— Problem statement —
Below is a listing. Gather each line of it that contains "access".

— Provided records —

## src/smc_pkg.sv

```systemverilog
// Constants, types and register layout of the standby mode controller
//
// Behaviour
// - Halt instruction enters the state chosen by the standby field; 00 halt, 01 stop.
// - CPU-only halt stops execution; peripherals and oscillator keep running.
// - Idle keeps only the oscillator running; CPU and peripherals stop.
// - Full stop halts every internal circuit including the oscillator.
// - Interrupt wake from stop waits 2^14 or 2^16 oscillator periods first.
// - Idle or stop is left only by reset, non-maskable or external pin.
// - Pin wake arriving during the three-clock entry is held pending.
// - On wake with a pending request, higher priority is serviced first.
// - In halt, request level at least the mask ends halt with interrupt processing.
// - In halt, with mask above level, only the external pin resumes execution.
// - Idle or stop wakes on non-maskable or external pin, then interrupt processing.
// - Drive bit clear floats outputs in stop; set keeps outputs driving.
// - Enabled output-function pins pick pull direction from function data in stop.
// - Input-function pins pick pull direction from the port register only.
// - Input-gate-disabled pins switch their input gate off in stop.
package smc_pkg;

  // ==========================================================================
  // Register map
  localparam logic [7:0] ADDR_MODE   = 8'h5C;
  localparam logic [7:0] ADDR_STATUS = 8'h60;
  localparam logic [7:0] MODE_RESET  = 8'h80;

  localparam int BIT_WDOG_EN    = 7;
  localparam int BIT_WDOG_PER_H = 6;
  localparam int BIT_WDOG_PER_L = 5;
  localparam int BIT_WARM       = 4;
  localparam int BIT_SEL_HI     = 3;
  localparam int BIT_SEL_LO     = 2;
  localparam int BIT_RST_LINK   = 1;
  localparam int BIT_DRIVE      = 0;

  // ==========================================================================
  // Standby field encodings
  localparam logic [1:0] SEL_HALT = 2'h0;
  localparam logic [1:0] SEL_STOP = 2'h1;
  localparam logic [1:0] SEL_IDLE = 2'h2;

  // ==========================================================================
  // Timing, oscillator periods equal core clock periods
  localparam int unsigned CLK_HZ             = 10_000_000;
  localparam int unsigned OSC_HZ             = 10_000_000;
  localparam int unsigned WARM_SHORT_PERIODS = 16384;
  localparam int unsigned WARM_LONG_PERIODS  = 65536;
  localparam int unsigned ENTER_PERIODS      = 3;
  localparam int unsigned WARM_SHORT_CYCLES  = WARM_SHORT_PERIODS * (CLK_HZ / OSC_HZ);
  localparam int unsigned WARM_LONG_CYCLES   = WARM_LONG_PERIODS * (CLK_HZ / OSC_HZ);
  localparam int unsigned ENTER_CYCLES       = ENTER_PERIODS * (CLK_HZ / OSC_HZ);
  localparam int          CNT_W              = 17;
  localparam logic [2:0]  NMI_LEVEL          = 3'h7;
  localparam int          PINS               = 8;

  // ==========================================================================
  // Types
  typedef enum logic [2:0] {
    ST_RUN   = 3'b000,
    ST_ENTER = 3'b001,
    ST_HALT  = 3'b010,
    ST_IDLE  = 3'b011,
    ST_STOP  = 3'b100,
    ST_WARM  = 3'b101,
    ST_SVC1  = 3'b110,
    ST_SVC2  = 3'b111
  } smc_state_t;

  typedef struct packed {
    logic       nmi;
    logic [2:0] level;
  } smc_svc_t;

endpackage

```

## src/smc_down_counter.sv

```systemverilog
// Loadable down counter with a one-cycle expiry flag
`timescale 1ns/1ps
`default_nettype none
module smc_down_counter #(
  parameter int W = 17
) (
  input  wire logic         clk,
  input  wire logic         rst,
  input  wire logic         load,
  input  wire logic [W-1:0] load_val,
  output logic              busy,
  output logic              done
);
  logic [W-1:0] cnt_reg;
  logic [W-1:0] cnt_next;
  logic [W-1:0] one;

  assign one      = {{(W-1){1'b0}}, 1'b1};
  assign busy     = (cnt_reg != '0);
  assign done     = busy && (cnt_reg == one) && !load;
  assign cnt_next = load ? load_val : (busy ? cnt_reg - one : cnt_reg);

  always_ff @(posedge clk) begin
    if (rst) begin
      cnt_reg <= '0;
    end else begin
      cnt_reg <= cnt_next;
    end
  end
endmodule
`default_nettype wire

```

## src/smc_standby_ctrl.sv

```systemverilog
// Standby mode controller top: mode register, power state machine, pin states
//
// Design decision made here: the APB interface to the registers.
`timescale 1ns/1ps
`default_nettype none
module smc_standby_ctrl #(
  parameter int unsigned WARM_SHORT = smc_pkg::WARM_SHORT_CYCLES,
  parameter int unsigned WARM_LONG  = smc_pkg::WARM_LONG_CYCLES
) (
  input  wire logic                    CORE_CLK,
  input  wire logic                    SYS_RST,
  input  wire logic                    PSEL,
  input  wire logic                    PENABLE,
  input  wire logic                    PWRITE,
  input  wire logic [7:0]              PADDR,
  input  wire logic [31:0]             PWDATA,
  output logic      [31:0]             PRDATA,
  output logic                         PREADY,
  output logic                         PSLVERR,
  input  wire logic                    HALT_EXEC,
  input  wire logic                    IRQ_VALID,
  input  wire logic [2:0]              IRQ_LEVEL,
  input  wire logic                    NMI_REQ,
  input  wire logic                    EXT_WAKE,
  input  wire logic [2:0]              EXT_LEVEL,
  input  wire logic [2:0]              INT_MASK,
  output logic                         CPU_RUN_EN,
  output logic                         PERIPH_CLK_EN,
  output logic                         OSC_EN,
  output logic                         SYS_CLK_EN,
  output logic                         SVC_VALID,
  output smc_pkg::smc_svc_t            SVC,
  output logic                         RESUME,
  output logic                         WDOG_EN,
  output logic      [1:0]              WDOG_PERIOD,
  output logic                         WDOG_RST_LINK,
  input  wire logic [smc_pkg::PINS-1:0] PORT_DATA,
  input  wire logic [smc_pkg::PINS-1:0] PORT_DIR_OUT,
  input  wire logic [smc_pkg::PINS-1:0] PORT_LATCH,
  input  wire logic [smc_pkg::PINS-1:0] PIN_FUNC_SEL,
  input  wire logic [smc_pkg::PINS-1:0] FUNC_DATA,
  input  wire logic [smc_pkg::PINS-1:0] GATE_DIS_MASK,
  output logic      [smc_pkg::PINS-1:0] PIN_O,
  output logic      [smc_pkg::PINS-1:0] PIN_OE,
  output logic      [smc_pkg::PINS-1:0] PIN_PULL_UP,
  output logic      [smc_pkg::PINS-1:0] PIN_IN_GATE
);
  import smc_pkg::*;

  // ==========================================================================
  // Register bus
  logic [7:0]  mode_reg;
  logic        pready_reg;
  logic [31:0] prdata_reg;
  logic        pslverr_reg;
  logic        access;
  logic        wr_take;
  logic        hit_mode;
  logic        hit_status;
  logic [31:0] rd_mux;
  logic [7:0]  status_word;
  smc_state_t  state_reg;
  smc_state_t  state_next;
  logic        pend_valid_reg;
  logic        pend_valid_next;
  smc_svc_t    pend_reg;
  smc_svc_t    pend_next;
  smc_svc_t    cur_reg;
  smc_svc_t    cur_next;
  logic        stop_tgt_reg;
  logic        stop_tgt_next;

  // One wait state keeps every bus output straight from a flop
  assign access      = PSEL && PENABLE;
  assign wr_take     = access && pready_reg && PWRITE;
  assign hit_mode    = (PADDR == ADDR_MODE);
  assign hit_status  = (PADDR == ADDR_STATUS);
  assign status_word = {pend_reg.level, pend_reg.nmi, pend_valid_reg, state_reg};
  assign rd_mux      = hit_mode   ? {24'h00_0000, mode_reg} :
                       hit_status ? {24'h00_0000, status_word} : 32'h0000_0000;

  always_ff @(posedge CORE_CLK) begin
    if (SYS_RST) begin
      pready_reg  <= 1'b0;
      prdata_reg  <= 32'h0000_0000;
      pslverr_reg <= 1'b0;
    end else begin
      pready_reg  <= access && !pready_reg;
      prdata_reg  <= rd_mux;
      pslverr_reg <= access && !pready_reg && !(hit_mode || hit_status);
    end
  end

  // Status register is read only; writes there are dropped
  always_ff @(posedge CORE_CLK) begin
    if (SYS_RST) begin
      mode_reg <= MODE_RESET;
    end else if (wr_take && hit_mode) begin
      mode_reg <= PWDATA[7:0];
    end
  end

  assign PREADY  = pready_reg;
  assign PRDATA  = prdata_reg;
  assign PSLVERR = pslverr_reg;

  // ==========================================================================
  // Wake qualification
  logic [1:0]      sel;
  logic            halt_ok;
  logic            ext_ok;
  logic            stby_wake;
  smc_svc_t        halt_req;
  smc_svc_t        stby_req;
  logic            pend_first;
  smc_svc_t        first_svc;
  smc_svc_t        second_svc;
  logic            warm_load;
  logic            enter_load;
  logic            warm_done;
  logic            enter_done;
  logic [CNT_W-1:0] warm_val;

  assign sel    = {mode_reg[BIT_SEL_HI], mode_reg[BIT_SEL_LO]};
  assign ext_ok = EXT_WAKE && (EXT_LEVEL >= INT_MASK);
  assign halt_ok = NMI_REQ || ext_ok || (IRQ_VALID && (IRQ_LEVEL >= INT_MASK));
  assign halt_req = NMI_REQ ? smc_svc_t'{nmi: 1'b1, level: NMI_LEVEL} :
                    ext_ok  ? smc_svc_t'{nmi: 1'b0, level: EXT_LEVEL} :
                              smc_svc_t'{nmi: 1'b0, level: IRQ_LEVEL};
  // Only the two pins wake idle or stop
  assign stby_wake = NMI_REQ || ext_ok;
  assign stby_req  = NMI_REQ ? smc_svc_t'{nmi: 1'b1, level: NMI_LEVEL} :
                               smc_svc_t'{nmi: 1'b0, level: EXT_LEVEL};

  // Priority compare; the older request wins a tie
  assign pend_first = pend_valid_next && (pend_next.level >= cur_next.level);
  assign first_svc  = pend_first ? pend_next : cur_next;
  assign second_svc = pend_first ? cur_next : pend_next;

  // Warm-up length from the warm bit
  assign warm_val = mode_reg[BIT_WARM] ? CNT_W'(WARM_LONG) : CNT_W'(WARM_SHORT);

  smc_down_counter #(.W(CNT_W)) u_enter_cnt (
    .clk      (CORE_CLK),
    .rst      (SYS_RST),
    .load     (enter_load),
    .load_val (CNT_W'(ENTER_CYCLES)),
    .busy     (),
    .done     (enter_done)
  );

  smc_down_counter #(.W(CNT_W)) u_warm_cnt (
    .clk      (CORE_CLK),
    .rst      (SYS_RST),
    .load     (warm_load),
    .load_val (warm_val),
    .busy     (),
    .done     (warm_done)
  );

  // ==========================================================================
  // Power state machine
  logic resume_next;

  always_comb begin
    state_next      = state_reg;
    pend_valid_next = pend_valid_reg;
    pend_next       = pend_reg;
    cur_next        = cur_reg;
    stop_tgt_next   = stop_tgt_reg;
    resume_next     = 1'b0;
    warm_load       = 1'b0;
    enter_load      = 1'b0;
    unique case (state_reg)
      ST_RUN: begin
        if (HALT_EXEC) begin
          // Standby field decode; 11 acts as plain halt
          if (sel == SEL_STOP || sel == SEL_IDLE) begin
            state_next    = ST_ENTER;
            stop_tgt_next = (sel == SEL_STOP);
            enter_load    = 1'b1;
          end else begin
            state_next = ST_HALT;
          end
        end
      end
      ST_ENTER: begin
        // Pin event during entry is kept, not acted on
        if ((NMI_REQ || EXT_WAKE) && !pend_valid_reg) begin
          pend_valid_next = 1'b1;
          pend_next       = NMI_REQ ? smc_svc_t'{nmi: 1'b1, level: NMI_LEVEL} :
                                      smc_svc_t'{nmi: 1'b0, level: EXT_LEVEL};
        end
        if (enter_done) begin
          state_next = stop_tgt_reg ? ST_STOP : ST_IDLE;
        end
      end
      ST_HALT: begin
        if (halt_ok) begin
          cur_next   = halt_req;
          state_next = ST_SVC1;
        end else if (EXT_WAKE) begin
          // Masked pin resumes after the halt, no processing
          resume_next = 1'b1;
          state_next  = ST_RUN;
        end
      end
      ST_IDLE: begin
        if (stby_wake) begin
          cur_next   = stby_req;
          state_next = ST_SVC1;
        end
      end
      ST_STOP: begin
        if (stby_wake) begin
          // Clock stays off until warm-up expires
          cur_next   = stby_req;
          warm_load  = 1'b1;
          state_next = ST_WARM;
        end
      end
      ST_WARM: begin
        if (warm_done) begin
          state_next = ST_SVC1;
        end
      end
      ST_SVC1: begin
        state_next = pend_valid_reg ? ST_SVC2 : ST_RUN;
      end
      ST_SVC2: begin
        pend_valid_next = 1'b0;
        state_next      = ST_RUN;
      end
    endcase
  end

  always_ff @(posedge CORE_CLK) begin
    if (SYS_RST) begin
      state_reg      <= ST_RUN;
      pend_valid_reg <= 1'b0;
      pend_reg       <= '0;
      cur_reg        <= '0;
      stop_tgt_reg   <= 1'b0;
    end else begin
      state_reg      <= state_next;
      pend_valid_reg <= pend_valid_next;
      pend_reg       <= pend_next;
      cur_reg        <= cur_next;
      stop_tgt_reg   <= stop_tgt_next;
    end
  end

  // ==========================================================================
  // Enables and service outputs, registered from the next state
  logic            cpu_en_next;
  logic            per_en_next;
  logic            osc_en_next;
  logic            clk_en_next;
  logic            svc_valid_next;
  smc_svc_t        svc_next;
  logic            stop_pins;

  assign cpu_en_next    = (state_next == ST_RUN) || (state_next == ST_SVC1) ||
                          (state_next == ST_SVC2);
  assign per_en_next    = !((state_next == ST_IDLE) || (state_next == ST_STOP) ||
                            (state_next == ST_WARM));
  assign osc_en_next    = (state_next != ST_STOP);
  assign clk_en_next    = per_en_next;
  assign svc_valid_next = (state_next == ST_SVC1) || (state_next == ST_SVC2);
  assign svc_next       = (state_next == ST_SVC2) ? second_svc : first_svc;
  assign stop_pins      = (state_next == ST_STOP) || (state_next == ST_WARM);

  always_ff @(posedge CORE_CLK) begin
    if (SYS_RST) begin
      CPU_RUN_EN    <= 1'b1;
      PERIPH_CLK_EN <= 1'b1;
      OSC_EN        <= 1'b1;
      SYS_CLK_EN    <= 1'b1;
      SVC_VALID     <= 1'b0;
      SVC           <= '0;
      RESUME        <= 1'b0;
    end else begin
      CPU_RUN_EN    <= cpu_en_next;
      PERIPH_CLK_EN <= per_en_next;
      OSC_EN        <= osc_en_next;
      SYS_CLK_EN    <= clk_en_next;
      SVC_VALID     <= svc_valid_next;
      SVC           <= svc_valid_next ? svc_next : '0;
      RESUME        <= resume_next;
    end
  end

  assign WDOG_EN       = mode_reg[BIT_WDOG_EN];
  assign WDOG_PERIOD   = {mode_reg[BIT_WDOG_PER_H], mode_reg[BIT_WDOG_PER_L]};
  assign WDOG_RST_LINK = mode_reg[BIT_RST_LINK];

  // ==========================================================================
  // Pin states
  logic [PINS-1:0] drv_data;
  logic [PINS-1:0] oe_next;
  logic [PINS-1:0] pull_next;
  logic [PINS-1:0] gate_next;
  logic            drive;

  assign drive    = mode_reg[BIT_DRIVE];
  assign drv_data = (PIN_FUNC_SEL & FUNC_DATA) | (~PIN_FUNC_SEL & PORT_DATA);
  // Floating outputs in stop unless drive bit set
  assign oe_next  = (stop_pins && !drive) ? '0 : PORT_DIR_OUT;
  // Pull direction source per pin use
  assign pull_next = ((PIN_FUNC_SEL & PORT_DIR_OUT) & FUNC_DATA) |
                     (~(PIN_FUNC_SEL & PORT_DIR_OUT) & PORT_LATCH);
  // Gate-disabled pins cut their input in stop
  assign gate_next = stop_pins ? ~GATE_DIS_MASK : '1;

  // Pins stay registered so they move with the enables, a cycle after inputs
  always_ff @(posedge CORE_CLK) begin
    if (SYS_RST) begin
      PIN_O       <= '0;
      PIN_OE      <= '0;
      PIN_PULL_UP <= '0;
      PIN_IN_GATE <= '1;
    end else begin
      PIN_O       <= drv_data;
      PIN_OE      <= oe_next;
      PIN_PULL_UP <= pull_next;
      PIN_IN_GATE <= gate_next;
    end
  end

  // ==========================================================================
  // Checks
  int unsigned warm_len;
  always_ff @(posedge CORE_CLK) begin
    if (SYS_RST || state_reg != ST_WARM) begin
      warm_len <= 0;
    end else begin
      warm_len <= warm_len + 1;
    end
  end

  AST_SEL_HALT: assert property (@(posedge CORE_CLK) disable iff (SYS_RST)
    (state_reg == ST_RUN && HALT_EXEC && sel == SEL_HALT) |=> (state_reg == ST_HALT))
    else $error("halt field 00 did not enter halt");
  AST_SEL_STOP: assert property (@(posedge CORE_CLK) disable iff (SYS_RST)
    (state_reg == ST_RUN && HALT_EXEC && sel == SEL_STOP)
      |=> (state_reg == ST_ENTER)[*3] ##1 (state_reg == ST_STOP))
    else $error("field 01 did not reach stop after three entry cycles");
  AST_SEL_IDLE: assert property (@(posedge CORE_CLK) disable iff (SYS_RST)
    (state_reg == ST_RUN && HALT_EXEC && sel == SEL_IDLE)
      |=> ##3 (state_reg == ST_IDLE))
    else $error("field 10 did not reach idle");
  AST_HALT_EN: assert property (@(posedge CORE_CLK) disable iff (SYS_RST)
    (state_reg == ST_HALT) |-> (!CPU_RUN_EN && PERIPH_CLK_EN && OSC_EN))
    else $error("halt enables wrong");
  AST_IDLE_EN: assert property (@(posedge CORE_CLK) disable iff (SYS_RST)
    (state_reg == ST_IDLE) |-> (OSC_EN && !PERIPH_CLK_EN && !CPU_RUN_EN))
    else $error("idle enables wrong");
  AST_STOP_EN: assert property (@(posedge CORE_CLK) disable iff (SYS_RST)
    (state_reg == ST_STOP) |-> (!OSC_EN && !SYS_CLK_EN && !PERIPH_CLK_EN))
    else $error("stop enables wrong");
  AST_WARM_LEN: assert property (@(posedge CORE_CLK) disable iff (SYS_RST)
    (state_reg == ST_WARM) |-> (!SYS_CLK_EN && warm_len < warm_val))
    else $error("warm-up clock hold wrong or too long");
  AST_NO_WAKE: assert property (@(posedge CORE_CLK) disable iff (SYS_RST)
    (state_reg == ST_IDLE && !NMI_REQ && !EXT_WAKE) |=> (state_reg == ST_IDLE))
    else $error("idle left without a pin wake");
  AST_PEND: assert property (@(posedge CORE_CLK) disable iff (SYS_RST)
    (state_reg == ST_ENTER && (NMI_REQ || EXT_WAKE)) |=> pend_valid_reg)
    else $error("entry wake not held pending");
  AST_TWO_SVC: assert property (@(posedge CORE_CLK) disable iff (SYS_RST)
    (state_reg == ST_SVC1 && pend_valid_reg) |-> SVC_VALID ##1 SVC_VALID)
    else $error("pending request not serviced second");
  AST_RESUME: assert property (@(posedge CORE_CLK) disable iff (SYS_RST)
    (state_reg == ST_HALT && EXT_WAKE && !halt_ok) |=> (RESUME && !SVC_VALID))
    else $error("masked pin did not resume");
  AST_FLOAT: assert property (@(posedge CORE_CLK) disable iff (SYS_RST)
    (state_reg == ST_STOP && !drive && !$past(wr_take)) |-> (PIN_OE == '0))
    else $error("outputs driven in stop with drive bit clear");
endmodule
`default_nettype wire

```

— Answer below —
  logic        access;
  assign access      = PSEL && PENABLE;
  assign wr_take     = access && pready_reg && PWRITE;
      pready_reg  <= access && !pready_reg;
      pslverr_reg <= access && !pready_reg && !(hit_mode || hit_status);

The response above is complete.